[RECORDS TO PROCESS]
Context: an optimization exercise on an open-source flow, tuned for small area and a short achievable clock period. The choices shown serve that exercise and are no tape-out recipe.
Function was checked by simulation only, so behaviour that the tests miss may differ from the original.
Power and IR drop assume default switching activity.

### flow/standard.sh
#!/bin/bash
# synth_recipe.tcl (not shown) runs the flow's synth.tcl, then flattens the netlist and writes it again
# the make line also repeats each setting of config.mk as NAME=value (left out here)
make -C /OpenROAD-flow-scripts/flow DESIGN_CONFIG=/design/flow/config.mk WORK_HOME=/design/flow/orfs CLKGATE_MAP_FILE= SYNTH_SCRIPT=/design/flow/synth_recipe.tcl "${@:-finish}"
### flow/flow/run.sh
#!/bin/bash
set -euo pipefail
MARGIN=7
BUFCELL=sky130_fd_sc_hd__buf_1
sed -e "s/SETUP_SLACK_MARGIN=[-0-9.]*/SETUP_SLACK_MARGIN=${MARGIN}/" \
    -e "s/\"\\\${@:-finish}\"/BUFFER_PORTS_ARGS=\"-buffer_cell ${BUFCELL}\" SETUP_MOVE_SEQUENCE=unbuffer,sizeup,swap,clone \"\${@:-finish}\"/" \
    standard.sh > layout.sh
bash standard.sh synth > make_synth.log 2>&1
bash layout.sh > make_layout.log 2>&1
### flow/constraint.sdc
create_clock -name core_clock -period 11.0 [get_ports {clk}]
set_input_delay 2.2000 -clock core_clock [delete_from_list [all_inputs] [get_ports {clk}]]
set_output_delay 2.2000 -clock core_clock [all_outputs]
set_load 0.01 [all_outputs]
### flow/design.v
module alu_reg (
  input clk,
  input [7:0] a,
  input [7:0] b,
  input [3:0] mode,
  output reg [7:0] s,
  output reg cout
);
  reg [7:0] a_q, b_q;
  reg [3:0] mode_q;
  wire [7:0] s_w;
  wire cout_w;
  alu_8_bits alu (.s(s_w), .cout(cout_w), .mode(mode_q), .a(a_q), .b(b_q));
  always @(posedge clk) begin
    a_q <= a;
    b_q <= b;
    mode_q <= mode;
    s <= s_w;
    cout <= cout_w;
  end
endmodule

`timescale 1ns / 1ps
module alu_rcs #(parameter W = 2) (x, y, dif, nb);
  input  [W-1:0] x, y;
  output [W-1:0] dif;
  output         nb;
  localparam L = (W > 8) ? 4 : (W > 4) ? 3 : (W > 2) ? 2 : 1;
  wire [W-1:0] yn = ~y;
  wire [W-1:0] g [0:L];
  wire [W-1:0] p [0:L];
  assign g[0] = (x & yn) | {{(W-1){1'b0}}, x[0] | yn[0]};
  assign p[0] = x | yn;
  genvar l, i;
  generate for (l = 0; l < L; l = l + 1) begin : lvl
    for (i = 0; i < W; i = i + 1) begin : bit_
      if ((i >> l) & 1) begin : join_
        localparam integer J = ((i >> l) << l) - 1;
        assign g[l+1][i] = g[l][i] | (p[l][i] & g[l][J]);
        assign p[l+1][i] = p[l][i] & p[l][J];
      end else begin : pass_
        assign g[l+1][i] = g[l][i];
        assign p[l+1][i] = p[l][i];
      end
    end
  end endgenerate
  assign dif = x ^ yn ^ {g[L][W-2:0], 1'b1};
  assign nb = g[L][W-1];
endmodule
module alu_pfa #(parameter W = 2) (x, y, sum, co);
  input  [W-1:0] x, y;
  output [W-1:0] sum;
  output         co;
  localparam L = (W > 8) ? 4 : (W > 4) ? 3 : (W > 2) ? 2 : 1;
  wire [W-1:0] g [0:L];
  wire [W-1:0] p [0:L];
  assign g[0] = x & y;
  assign p[0] = x | y;
  genvar l, i;
  generate for (l = 0; l < L; l = l + 1) begin : lvl
    for (i = 0; i < W; i = i + 1) begin : bit_
      if ((i >> l) & 1) begin : join_
        localparam integer J = ((i >> l) << l) - 1;
        assign g[l+1][i] = g[l][i] | (p[l][i] & g[l][J]);
        assign p[l+1][i] = p[l][i] & p[l][J];
      end else begin : pass_
        assign g[l+1][i] = g[l][i];
        assign p[l+1][i] = p[l][i];
      end
    end
  end endgenerate
  assign sum = x ^ y ^ {g[L][W-2:0], 1'b0};
  assign co = g[L][W-1];
endmodule
module alu_div4_step #(parameter W = 2) (t, d1, d2, d3, hz1, hz2, hz3, q, r);
  input  [W-1:0] t, d1, d2, d3;
  input          hz1, hz2, hz3;
  output [1:0]   q;
  output [W-1:0] r;
  wire [W-1:0] y1, y2, y3;
  wire c1, c2, c3;
  alu_rcs #(W) u1 (.x(t), .y(d1), .dif(y1), .nb(c1));
  alu_rcs #(W) u2 (.x(t), .y(d2), .dif(y2), .nb(c2));
  alu_rcs #(W) u3 (.x(t), .y(d3), .dif(y3), .nb(c3));
  wire ge1 = hz1 & c1;
  wire ge2 = hz2 & c2;
  wire ge3 = hz3 & c3;
  assign q = {ge2, ge3 | (ge1 & ~ge2)};
  assign r = ge3 ? y3 : ge2 ? y2 : ge1 ? y1 : t;
endmodule
module alu_mul9(m0, m1, m2, m3, p);
  input [8:0] m0;
  input [6:0] m1;
  input [4:0] m2;
  input [2:0] m3;
  output [8:0] p;
  wire mw1 = m0[6] ^ m1[4];
  wire mw2 = m0[6] & m1[4];
  wire mw3 = m0[7] ^ m1[5] ^ m2[3];
  wire mw4 = (m0[7] & m1[5]) | (m0[7] & m2[3]) | (m1[5] & m2[3]);
  wire mw5 = m0[4] ^ m1[2];
  wire mw6 = m0[4] & m1[2];
  wire mw7 = m0[5] ^ m1[3] ^ m2[1];
  wire mw8 = (m0[5] & m1[3]) | (m0[5] & m2[1]) | (m1[3] & m2[1]);
  wire mw9 = m2[2] ^ m3[0] ^ mw1;
  wire mw10 = (m2[2] & m3[0]) | (m2[2] & mw1) | (m3[0] & mw1);
  wire mw11 = m3[1] ^ mw3 ^ mw2;
  wire mw12 = (m3[1] & mw3) | (m3[1] & mw2) | (mw3 & mw2);
  wire mw13 = m0[2] ^ m1[0];
  wire mw14 = m0[2] & m1[0];
  wire mw15 = m0[3] ^ m1[1] ^ mw14;
  wire mw16 = (m0[3] & m1[1]) | (m0[3] & mw14) | (m1[1] & mw14);
  wire mw17 = m2[0] ^ mw5 ^ mw16;
  wire mw18 = (m2[0] & mw5) | (m2[0] & mw16) | (mw5 & mw16);
  wire mw19 = mw7 ^ mw6 ^ mw18;
  wire mw20 = (mw7 & mw6) | (mw7 & mw18) | (mw6 & mw18);
  wire mw21 = mw9 ^ mw8 ^ mw20;
  wire mw22 = (mw9 & mw8) | (mw9 & mw20) | (mw8 & mw20);
  wire mw23 = mw11 ^ mw10 ^ mw22;
  wire mw24 = (mw11 & mw10) | (mw11 & mw22) | (mw10 & mw22);
  wire mw25 = m0[8] ^ m1[6] ^ m2[4] ^ m3[2] ^ mw4 ^ mw12 ^ mw24;
  assign p = {mw25, mw23, mw21, mw19, mw17, mw15, mw13, m0[1], m0[0]};
endmodule
module alu_8_bits(s, cout, mode, a, b);
  input [7:0] a, b;
  input [3:0] mode;
  output [7:0] s;
  output cout;
  wire [15:0] m = 16'd1 << mode;
  wire sub = m[1] | m[14];
  wire [7:0] bb = b ^ {8{sub}};
  wire [7:0] p = a ^ bb;
  wire [8:0] c;
  assign c[0] = sub;
  genvar j;
  generate for (j = 0; j < 8; j = j + 1) begin : add_
    assign c[j+1] = (a[j] & bb[j]) | (p[j] & c[j]);
  end endgenerate
  wire [8:0] sum = {c[8] ^ sub, p ^ c[7:0]};
  wire eq = ~|p;
  wire gt = c[8] & ~&p;
  wire [7:0] g = a & b;
  wire G = m[8] | m[9] | m[11] | m[12];
  wire P = m[9] | m[10] | m[11] | m[13];
  wire inv = m[11] | m[12] | m[13];
  wire lg = m[8] | m[9] | m[10] | inv;
  wire [7:0] f = ((g & {8{G}}) | (p & {8{P}})) ^ {8{inv}};
  wire [7:0] b3s; wire b3c;
  alu_pfa #(8) b3a (.x({1'b0, b[7:1]}), .y(b), .sum(b3s), .co(b3c));
  wire [9:0] b3 = {b3c, b3s, b[0]};
  function [8:0] pick(input [1:0] d, input [8:0] b1, input [8:0] b3x);
    case (d)
      2'd0: pick = 9'd0;
      2'd1: pick = b1;
      2'd2: pick = {b1[7:0], 1'b0};
      default: pick = b3x;
    endcase
  endfunction
  wire [8:0] m0 = pick(a[1:0], {1'b0, b}, b3[8:0]);
  wire [8:0] m1 = pick(a[3:2], {1'b0, b}, b3[8:0]);
  wire [8:0] m2 = pick(a[5:4], {1'b0, b}, b3[8:0]);
  wire [8:0] m3 = pick(a[7:6], {1'b0, b}, b3[8:0]);
  wire [8:0] prod;
  alu_mul9 mul (.m0(m0), .m1(m1[6:0]), .m2(m2[4:0]), .m3(m3[2:0]), .p(prod));
  wire [1:0] qa, qb, qc, qd;
  wire [1:0] ra; wire [3:0] rb; wire [5:0] rc; wire [7:0] rd;
  alu_div4_step #(2) d3s (.t(a[7:6]), .d1(b[1:0]), .d2({b[0], 1'b0}), .d3(b3[1:0]),
    .hz1(b[7:2] == 0), .hz2(b[7:1] == 0), .hz3(b <= 8'd1), .q(qa), .r(ra));
  alu_div4_step #(4) d2s (.t({ra, a[5:4]}), .d1(b[3:0]), .d2({b[2:0], 1'b0}), .d3(b3[3:0]),
    .hz1(b[7:4] == 0), .hz2(b[7:3] == 0), .hz3(b <= 8'd5), .q(qb), .r(rb));
  alu_div4_step #(6) d1s (.t({rb, a[3:2]}), .d1(b[5:0]), .d2({b[4:0], 1'b0}), .d3(b3[5:0]),
    .hz1(b[7:6] == 0), .hz2(b[7:5] == 0), .hz3(b <= 8'd21), .q(qc), .r(rc));
  alu_div4_step #(8) d0s (.t({rc, a[1:0]}), .d1(b[7:0]), .d2({b[6:0], 1'b0}), .d3(b3[7:0]),
    .hz1(1'b1), .hz2(~b[7]), .hz3(b <= 8'd85), .q(qd), .r(rd));
  wire [7:0] quo = {qa, qb, qc, qd} & {8{|b}};
  wire ar  = m[0] | m[1];
  wire shl = m[4] | m[6];
  wire shr = m[5] | m[7];
  assign s = (sum[7:0] & {8{ar}}) | (prod[7:0] & {8{m[2]}}) | (quo & {8{m[3]}})
           | (f & {8{lg}}) | ({a[6:0], 1'b0} & {8{shl}}) | ({1'b0, a[7:1]} & {8{shr}})
           | {7'd0, (m[6] & a[7]) | (m[14] & gt) | (m[15] & eq)} | {m[7] & a[0], 7'd0};
  assign cout = (ar & sum[8]) | (m[2] & prod[8]) | (m[4] & a[7]) | inv;
endmodule
### flow/config.mk
export PLATFORM = sky130hd
export DESIGN_NAME = alu_reg
export DESIGN_NICKNAME = alu_reg
export VERILOG_FILES = /design/flow/design.v
export SDC_FILE = /design/flow/constraint.sdc
export NUM_CORES = 4
export LEC_CHECK = 0
export ABC_AREA = 1
export CAP_MARGIN = 20
export CORE_MARGIN = 2
export CORE_UTILIZATION = 40
export CTS_BUF_LIST = sky130_fd_sc_hd__clkbuf_8
export SETUP_SLACK_MARGIN = 5
export SLEW_MARGIN = 20
export TNS_END_PERCENT = 0
==> qor.json, run 1 <==
{
  "crit_path_frequent_cell": {"value": "sky130_fd_sc_hd__nand2_1"},
  "synth_simple_gate_area_share": {"value": 26.9, "unit": "%"},
  "yosys-mux-area-fraction": {"value": 0, "unit": "%"},
  "boundary_pin_count": {"value": 30},
  "crit_arrival": {"value": 4.99, "unit": "ns"},
  "synth_top_area_share": {"value": 17.2, "unit": "%"},
  "die_height": {"value": 113, "unit": "um"},
  "post-dp-hpwl": {"value": 11.9, "unit": "mm"},
  "hp-start": {"value": "a_q[7]"},
  "timing_worst_slew_pin_value": {"value": 0.686, "unit": "ns"},
  "hold_viol": {"value": 0},
  "timing.rr.end": {"value": "s[0]"},
  "max_freq": {"value": 0.208, "unit": "GHz"},
  "ctsHtreeMaxLevel": {"value": 2},
  "synthToLayoutAreaGrowth": {"value": 16.7, "unit": "%"},
  "starting_drc_count_in_detailed_routing": {"value": 478},
  "clkSlewWorstSetupHoldPaths": {"value": 0.08, "unit": "ns"},
  "max_cap_violations": {"value": 0},
  "num_antenna_cells": {"value": 0},
  "track_usage": {"value": 25.1, "unit": "%"},
  "synth.yosys.seq_area_share": {"value": 12.1, "unit": "%"},
  "cts-hold-fix-buffers": {"value": 0},
  "synth_enable_flop_cells": {"value": 0},
  "core_region_area": {"value": 11600, "unit": "um^2"},
  "design.final.nets": {"value": 815},
  "critical_path_buf_inv_count": {"value": 3},
  "synthesized_area_fraction_occupied_by_ao_oa_aoi_and_oai_cells": {"value": 15.4, "unit": "%"},
  "worst_path_max_delay_cell": {"value": "sky130_fd_sc_hd__dfxtp_4"},
  "outcome": {"value": "complete, no violations"},
  "maxSlewHeadroom": {"value": 54.1, "unit": "%"},
  "end_kind": {"value": "register"},
  "number_of_global_route_vias_before_repair": {"value": 4743},
  "total_setup_violations_reported_at_the_end_of_the_flow": {"value": 0},
  "timing.critical_path.from": {"value": "b_q[2]"},
  "asr_flop_ratio_synth": {"value": 0, "unit": "%"},
  "timing.critical_path.required": {"value": 11.17, "unit": "ns"},
  "cts_tree": {"value": "yes"},
  "regToRegStartpoint": {"value": "b_q[2]"},
  "synth.ff_latch_count": {"value": 29},
  "mappedNetlistNets": {"value": 786},
  "synth_top_family_by_area": {"value": "adder cells"},
  "critical-path-max-stage-delay": {"value": 0.53, "unit": "ns"},
  "fillers": {"value": 1153},
  "synthesis.yosys.warnings": {"value": 7},
  "clock_tree.root_cell": {"value": "sky130_fd_sc_hd__clkbuf_8"},
  "combined_flip_flop_and_latch_cell_area": {"value": 613, "unit": "um^2"},
  "setup-tns-final": {"value": 0, "unit": "ns"},
  "max-clock-path-buffers": {"value": 2},
  "synth.most_common_cell": {"value": "sky130_fd_sc_hd__nand2_1"},
  "setup_repair_after_global_routing_missed_its_margin": {"value": "yes"},
  "max-vdd-ir-drop": {"value": 0.0512, "unit": "mV"},
  "path_type_of_the_worst_min_delay_path": {"value": "reg -> reg"},
  "dominantRegCellSynth": {"value": "sky130_fd_sc_hd__dfxtp_1"},
  "xor_xnor_portion_of_the_synthesized_cell_area": {"value": 6.39, "unit": "%"},
  "hold_path_depth": {"value": 2},
  "via_density_per_instance": {"value": 5.73},
  "drive_above_1_share": {"value": 19.8, "unit": "%"},
  "mean_routed_wirelength_per_cell": {"value": 18.8, "unit": "um"},
  "crit_fanout": {"value": 16},
  "final.period_utilization": {"value": 43.8, "unit": "%"},
  "ant_nets": {"value": 0},
  "antenna_violations_before_repair": {"value": 0},
  "die_w": {"value": 113, "unit": "um"},
  "count_of_input_and_output_buffers": {"value": 29},
  "gp_congestion": {"value": 0.929},
  "finalCoreUtilization": {"value": 48.4, "unit": "%"},
  "setup_ws": {"value": 6.18, "unit": "ns"},
  "yosysTopAreaCell": {"value": "sky130_fd_sc_hd__ha_1"},
  "clkLatencyLatePin": {"value": 0.30, "unit": "ns"},
  "power": {"value": 0.571, "unit": "mW"},
  "worst_reg_to_reg_path_cell_count": {"value": 38},
  "worstSetupPathType": {"value": "reg -> reg"},
  "yosysUniqueCellTypes": {"value": 41},
  "max_transition_viols_final": {"value": 0},
  "area_share_of_fa_ha_maj_cells_after_synthesis": {"value": 28.9, "unit": "%"},
  "final.min_clock_period": {"value": 4.82, "unit": "ns"},
  "clock_sinks": {"value": 29},
  "worstHoldEndpoint": {"value": "cout"},
  "synth_top_cells_by_count": {"value": "sky130_fd_sc_hd__nand2_1 (121), sky130_fd_sc_hd__inv_1 (113), sky130_fd_sc_hd__ha_1 (66), sky130_fd_sc_hd__nand3_1 (53), sky130_fd_sc_hd__nor2_1 (37)"},
  "leakagePower": {"value": 2.61, "unit": "nW"},
  "drc": {"value": 0},
  "reg2reg_slack": {"value": 6.18, "unit": "ns"},
  "dr.pass1.iters": {"value": 7},
  "pre_cts_slack": {"value": 5.65, "unit": "ns"},
  "drt-total-wl": {"value": 15.9, "unit": "mm"},
  "crit_path_start_kind": {"value": "register"},
  "grt_max_degree": {"value": 19},
  "grt_first_pass_wirelength": {"value": 25.2, "unit": "mm"},
  "global_route.overflow_total": {"value": 0},
  "multiInputGateArea": {"value": 4090, "unit": "um^2"},
  "synthesis.area_per_instance": {"value": 7.15, "unit": "um^2"},
  "syn_inst": {"value": 671},
  "cp_top_family": {"value": "simple AND/OR/NAND/NOR gates"},
  "die-area": {"value": 12900, "unit": "um^2"},
  "synth.top_cells.by_area": {"value": "sky130_fd_sc_hd__ha_1 (17%), sky130_fd_sc_hd__dfxtp_1 (12%), sky130_fd_sc_hd__fa_1 (12%), sky130_fd_sc_hd__nand2_1 (9.5%), sky130_fd_sc_hd__inv_1 (8.8%)"},
  "cts_buffer_count": {"value": 5},
  "floorplan.initialDensity": {"value": 41.5, "unit": "%"},
  "powerDensity": {"value": 102, "unit": "nW/um^2"},
  "netlist_area": {"value": 4790, "unit": "um^2"},
  "vias_after_detailed_routing": {"value": 4838},
  "worst_setup_skew_after_layout": {"value": 0.0144, "unit": "ns"},
  "std_cell_rows": {"value": 39}
}
==> tightest hold or removal path: stages (launching register included) <==
cell	delay, ns
sky130_fd_sc_hd__dfxtp_2	0.39
sky130_fd_sc_hd__nand3_1	0.11
sky130_fd_sc_hd__o2111ai_1	0.09
==> power by group <==
group | internal (mW) | switching (mW)
sequential | 0.115 | 0.0184
combinational | 0.124 | 0.204
clock | 0.0567 | 0.0516
total | 0.296 | 0.274
==> sequential cells by signal, summed over array words and instances, names as in the netlist <==
name    cells
mode_q      4
s           8
a_q         8
b_q         8
cout        1
==> placed cells by master, fill, tap and decap left out, types with 4 or more instances in the layout <==
master,Yosys,routed
sky130_fd_sc_hd__nand3_2,6,5
sky130_fd_sc_hd__xor2_1,28,26
sky130_fd_sc_hd__clkbuf_8,0,7
sky130_fd_sc_hd__buf_1,0,29
sky130_fd_sc_hd__o21ai_0,33,32
sky130_fd_sc_hd__o211ai_1,10,10
sky130_fd_sc_hd__nand2_2,22,26
sky130_fd_sc_hd__clkinv_1,4,4
sky130_fd_sc_hd__clkinvlp_4,0,4
sky130_fd_sc_hd__fa_1,28,20
sky130_fd_sc_hd__nor2_1,37,31
sky130_fd_sc_hd__xnor2_1,7,6
sky130_fd_sc_hd__nand2_1,121,108
sky130_fd_sc_hd__inv_2,1,10
sky130_fd_sc_hd__fa_2,0,8
sky130_fd_sc_hd__inv_1,113,94
sky130_fd_sc_hd__nor2_4,2,4
sky130_fd_sc_hd__ha_2,0,4
sky130_fd_sc_hd__a21oi_1,25,23
sky130_fd_sc_hd__inv_4,1,5
sky130_fd_sc_hd__ha_4,0,9
sky130_fd_sc_hd__nand2_4,8,16
sky130_fd_sc_hd__o221ai_1,8,7
sky130_fd_sc_hd__ha_1,66,53
sky130_fd_sc_hd__o22ai_1,11,11
sky130_fd_sc_hd__nand3_1,53,51
sky130_fd_sc_hd__dfxtp_1,29,19
sky130_fd_sc_hd__nor2_2,2,6
sky130_fd_sc_hd__a221oi_1,8,8
sky130_fd_sc_hd__nor3_1,8,8
sky130_fd_sc_hd__dfxtp_4,0,8
==> layer usage <==
metal	wire (um)	global-route usage (%)	up-vias
met3	1380	4.89	45
met5	0	0	-
met1	6750	33.8	2281
met4	429	7.32	0
met2	7300	41.0	249
li1	-	-	2263
==> final cells by class <==
type                    count  area share (%)
repair buffers             29            1.95
clock inverters             1          0.0895
inverters                 119            8.70
clock buffers               7            1.72
well taps                 143            3.20
flip-flops and latches     29            11.0
multi-input cells         513            73.1
repair inverters            3           0.268
==> worst max-delay path by stage <==
| stage | endpoint | slack, ns | cells past startpoint |
|---|---|---|---|
| 6_report | s[0] | 6.18 | 38 |
| 5_1_grt | s[0] | 5.82 | 37 |
| 4_1_cts | s[0] | 6.27 | 38 |
| 3_5_place_dp | s[0] | 5.65 | 38 |
| 3_3_place_gp | s[0] | 5.67 | 38 |
| 2_1_floorplan | s[0] | 6.77 | 36 |
==> per-stage QoR <==
step                      cells  hold WS [ns]  instance area (um^2)
final                       844         0.655                  5590
after global routing        844         0.681                  5590
after CTS                   844         0.666                  5460
after detailed placement    833         0.646                  5180
after global placement      833         0.650                  5180
after floorplan             671         0.571                  4970
==> cell families after synthesis <==
kind of cell               after synthesis
DFF                                     29
adders and majority gates               94
buffers and inverters                  129
xor gates and xnor gates                35
AOI/OAI and AO/OA                      115
and+or+nand+nor                        269
==> timing repair <==
item	4_1_cts	5_1_grt
setup buffers	0	0
gates cloned	3	0
setup endpoints to repair	8	8
gates resized for setup	39	35
pin swaps	5	26
==> run 2: changes to the inputs <==
--- a/flow/flow/run.sh
+++ b/flow/flow/run.sh
@@ -1,6 +1,6 @@
 #!/bin/bash
 set -euo pipefail
-MARGIN=7
+MARGIN=6
 BUFCELL=sky130_fd_sc_hd__buf_1
 sed -e "s/SETUP_SLACK_MARGIN=[-0-9.]*/SETUP_SLACK_MARGIN=${MARGIN}/" \
     -e "s/\"\\\${@:-finish}\"/BUFFER_PORTS_ARGS=\"-buffer_cell ${BUFCELL}\" SETUP_MOVE_SEQUENCE=unbuffer,sizeup,swap,clone \"\${@:-finish}\"/" \
==> run 2 against run 1 <==
Core utilization is 0.83 points higher. Setup slack worse by 0.19 ns. Non-clock buffer count is 3 higher. Via count is 1.2% higher. Combinational power is 6.1% higher. Die area stayed put. Register-to-register slack worse by 0.19 ns. Largest cell class unchanged. Sequential cell count stayed put. First-iteration DRC count is 22% higher. Synthesized cell count stayed put. Clock skew is 0.0086 ns lower. Fmax is 3.8% lower.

[PROBLEM TO SOLVE]
In the records above, locate every line with the string "shown" and copy it.

[EXERCISE RESULT]
Context: an optimization exercise on an open-source flow, tuned for small area and a short achievable clock period. The choices shown serve that exercise and are no tape-out recipe.
# synth_recipe.tcl (not shown) runs the flow's synth.tcl, then flattens the netlist and writes it again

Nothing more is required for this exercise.